BRIEF: All that should come back is the lines of the data below from the one containing "run.sh (not shown)" to the one containing "- die size goes down by about 3.2%", inclusive, exactly as they stand.

Collected data
* * *

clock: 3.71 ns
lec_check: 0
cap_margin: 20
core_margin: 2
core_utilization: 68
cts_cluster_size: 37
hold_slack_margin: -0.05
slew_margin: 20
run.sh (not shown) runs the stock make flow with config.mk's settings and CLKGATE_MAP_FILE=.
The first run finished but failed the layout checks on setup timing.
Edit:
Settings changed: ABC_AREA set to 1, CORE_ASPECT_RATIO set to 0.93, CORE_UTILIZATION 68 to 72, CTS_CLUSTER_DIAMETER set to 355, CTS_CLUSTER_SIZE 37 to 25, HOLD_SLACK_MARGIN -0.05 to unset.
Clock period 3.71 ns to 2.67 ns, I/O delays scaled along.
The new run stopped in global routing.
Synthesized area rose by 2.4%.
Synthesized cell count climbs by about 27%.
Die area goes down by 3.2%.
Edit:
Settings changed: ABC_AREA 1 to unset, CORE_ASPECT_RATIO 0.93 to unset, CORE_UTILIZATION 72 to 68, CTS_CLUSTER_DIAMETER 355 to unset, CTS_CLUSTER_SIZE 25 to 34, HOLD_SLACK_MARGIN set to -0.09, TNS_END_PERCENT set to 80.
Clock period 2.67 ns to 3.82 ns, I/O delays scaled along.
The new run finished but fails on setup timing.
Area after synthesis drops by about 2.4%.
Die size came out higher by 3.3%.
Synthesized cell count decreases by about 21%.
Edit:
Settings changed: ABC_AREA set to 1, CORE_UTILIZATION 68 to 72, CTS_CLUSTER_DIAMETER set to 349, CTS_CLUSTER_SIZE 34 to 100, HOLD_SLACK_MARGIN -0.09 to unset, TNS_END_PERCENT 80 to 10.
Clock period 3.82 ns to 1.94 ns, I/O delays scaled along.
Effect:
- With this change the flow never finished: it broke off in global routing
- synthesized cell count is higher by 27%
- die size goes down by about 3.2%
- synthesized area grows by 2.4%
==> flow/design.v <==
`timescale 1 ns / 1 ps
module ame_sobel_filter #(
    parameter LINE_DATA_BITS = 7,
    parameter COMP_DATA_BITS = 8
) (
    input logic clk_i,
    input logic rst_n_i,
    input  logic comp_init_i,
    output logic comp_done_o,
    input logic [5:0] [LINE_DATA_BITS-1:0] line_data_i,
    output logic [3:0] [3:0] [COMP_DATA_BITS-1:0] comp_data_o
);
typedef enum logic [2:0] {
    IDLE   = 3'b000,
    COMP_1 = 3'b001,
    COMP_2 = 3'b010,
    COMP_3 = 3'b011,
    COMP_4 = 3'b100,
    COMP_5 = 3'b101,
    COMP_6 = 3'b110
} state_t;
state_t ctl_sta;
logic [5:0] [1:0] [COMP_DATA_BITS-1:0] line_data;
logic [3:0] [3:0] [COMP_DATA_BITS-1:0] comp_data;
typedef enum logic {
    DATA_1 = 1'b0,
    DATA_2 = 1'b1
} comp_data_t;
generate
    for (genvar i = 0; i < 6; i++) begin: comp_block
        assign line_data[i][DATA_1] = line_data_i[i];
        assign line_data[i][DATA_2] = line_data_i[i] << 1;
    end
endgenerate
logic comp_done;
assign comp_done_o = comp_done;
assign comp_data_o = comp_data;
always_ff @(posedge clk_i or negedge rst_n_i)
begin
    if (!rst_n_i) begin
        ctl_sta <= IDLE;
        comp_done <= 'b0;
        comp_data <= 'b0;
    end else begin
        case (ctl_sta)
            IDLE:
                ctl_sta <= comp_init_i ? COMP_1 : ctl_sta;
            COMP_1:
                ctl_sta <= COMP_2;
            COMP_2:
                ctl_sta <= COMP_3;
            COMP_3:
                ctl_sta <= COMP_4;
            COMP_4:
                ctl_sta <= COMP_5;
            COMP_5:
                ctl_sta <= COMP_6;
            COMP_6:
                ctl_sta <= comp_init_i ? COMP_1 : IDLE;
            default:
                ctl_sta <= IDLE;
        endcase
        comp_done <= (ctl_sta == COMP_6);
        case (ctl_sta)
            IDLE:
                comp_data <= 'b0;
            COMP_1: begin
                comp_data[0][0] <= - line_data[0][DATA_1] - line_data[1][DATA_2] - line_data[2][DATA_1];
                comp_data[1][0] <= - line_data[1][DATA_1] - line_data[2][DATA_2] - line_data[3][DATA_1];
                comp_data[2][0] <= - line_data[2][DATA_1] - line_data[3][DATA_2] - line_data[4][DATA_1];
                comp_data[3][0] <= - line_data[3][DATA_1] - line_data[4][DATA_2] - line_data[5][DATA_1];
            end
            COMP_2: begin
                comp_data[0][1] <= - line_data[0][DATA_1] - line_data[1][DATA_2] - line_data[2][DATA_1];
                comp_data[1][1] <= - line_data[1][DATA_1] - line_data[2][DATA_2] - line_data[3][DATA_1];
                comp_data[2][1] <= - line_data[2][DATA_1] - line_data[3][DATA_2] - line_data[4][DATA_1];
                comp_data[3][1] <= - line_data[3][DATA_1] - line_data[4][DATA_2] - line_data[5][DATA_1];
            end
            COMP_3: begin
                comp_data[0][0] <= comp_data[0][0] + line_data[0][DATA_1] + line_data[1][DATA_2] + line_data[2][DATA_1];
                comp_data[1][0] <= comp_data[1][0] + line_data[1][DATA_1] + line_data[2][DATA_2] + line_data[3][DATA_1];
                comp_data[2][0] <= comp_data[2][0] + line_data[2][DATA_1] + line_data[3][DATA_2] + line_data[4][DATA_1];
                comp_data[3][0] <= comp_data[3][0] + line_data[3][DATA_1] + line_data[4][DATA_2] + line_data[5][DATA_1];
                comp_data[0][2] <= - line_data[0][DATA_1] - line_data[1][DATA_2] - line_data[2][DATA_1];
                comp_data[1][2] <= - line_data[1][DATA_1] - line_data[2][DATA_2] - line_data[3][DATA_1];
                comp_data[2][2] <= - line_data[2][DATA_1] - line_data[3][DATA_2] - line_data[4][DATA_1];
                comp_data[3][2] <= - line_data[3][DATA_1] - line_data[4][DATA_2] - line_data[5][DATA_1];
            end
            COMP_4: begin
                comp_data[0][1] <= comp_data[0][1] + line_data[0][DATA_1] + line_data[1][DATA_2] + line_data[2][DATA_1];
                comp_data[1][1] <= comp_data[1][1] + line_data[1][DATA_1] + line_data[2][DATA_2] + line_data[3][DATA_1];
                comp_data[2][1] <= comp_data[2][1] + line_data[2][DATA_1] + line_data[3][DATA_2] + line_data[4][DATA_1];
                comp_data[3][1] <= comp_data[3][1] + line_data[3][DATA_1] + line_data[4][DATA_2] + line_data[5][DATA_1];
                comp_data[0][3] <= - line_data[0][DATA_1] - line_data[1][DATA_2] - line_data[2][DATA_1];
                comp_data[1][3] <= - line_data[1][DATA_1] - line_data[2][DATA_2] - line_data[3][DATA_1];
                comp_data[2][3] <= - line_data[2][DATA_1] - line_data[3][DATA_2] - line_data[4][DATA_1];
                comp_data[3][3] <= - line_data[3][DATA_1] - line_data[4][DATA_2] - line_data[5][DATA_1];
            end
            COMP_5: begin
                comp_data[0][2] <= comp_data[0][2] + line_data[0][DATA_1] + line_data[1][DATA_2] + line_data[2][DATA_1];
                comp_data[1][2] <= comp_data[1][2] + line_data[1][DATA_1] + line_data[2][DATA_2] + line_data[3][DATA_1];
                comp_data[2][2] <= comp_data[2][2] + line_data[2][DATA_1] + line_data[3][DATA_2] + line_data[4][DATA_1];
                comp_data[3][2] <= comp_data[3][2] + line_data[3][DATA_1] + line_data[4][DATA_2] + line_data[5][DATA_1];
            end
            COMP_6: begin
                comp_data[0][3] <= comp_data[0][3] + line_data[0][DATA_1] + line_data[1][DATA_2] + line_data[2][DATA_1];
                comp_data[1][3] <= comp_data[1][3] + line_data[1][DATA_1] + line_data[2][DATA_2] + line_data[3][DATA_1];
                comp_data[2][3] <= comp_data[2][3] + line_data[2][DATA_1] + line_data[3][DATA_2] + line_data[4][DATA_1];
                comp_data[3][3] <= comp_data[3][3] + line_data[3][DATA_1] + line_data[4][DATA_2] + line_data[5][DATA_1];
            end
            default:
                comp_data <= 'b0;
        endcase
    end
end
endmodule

* * *

EXERCISE ANSWER:
run.sh (not shown) runs the stock make flow with config.mk's settings and CLKGATE_MAP_FILE=.
The first run finished but failed the layout checks on setup timing.
Edit:
Settings changed: ABC_AREA set to 1, CORE_ASPECT_RATIO set to 0.93, CORE_UTILIZATION 68 to 72, CTS_CLUSTER_DIAMETER set to 355, CTS_CLUSTER_SIZE 37 to 25, HOLD_SLACK_MARGIN -0.05 to unset.
Clock period 3.71 ns to 2.67 ns, I/O delays scaled along.
The new run stopped in global routing.
Synthesized area rose by 2.4%.
Synthesized cell count climbs by about 27%.
Die area goes down by 3.2%.
Edit:
Settings changed: ABC_AREA 1 to unset, CORE_ASPECT_RATIO 0.93 to unset, CORE_UTILIZATION 72 to 68, CTS_CLUSTER_DIAMETER 355 to unset, CTS_CLUSTER_SIZE 25 to 34, HOLD_SLACK_MARGIN set to -0.09, TNS_END_PERCENT set to 80.
Clock period 2.67 ns to 3.82 ns, I/O delays scaled along.
The new run finished but fails on setup timing.
Area after synthesis drops by about 2.4%.
Die size came out higher by 3.3%.
Synthesized cell count decreases by about 21%.
Edit:
Settings changed: ABC_AREA set to 1, CORE_UTILIZATION 68 to 72, CTS_CLUSTER_DIAMETER set to 349, CTS_CLUSTER_SIZE 34 to 100, HOLD_SLACK_MARGIN -0.09 to unset, TNS_END_PERCENT 80 to 10.
Clock period 3.82 ns to 1.94 ns, I/O delays scaled along.
Effect:
- With this change the flow never finished: it broke off in global routing
- synthesized cell count is higher by 27%
- die size goes down by about 3.2%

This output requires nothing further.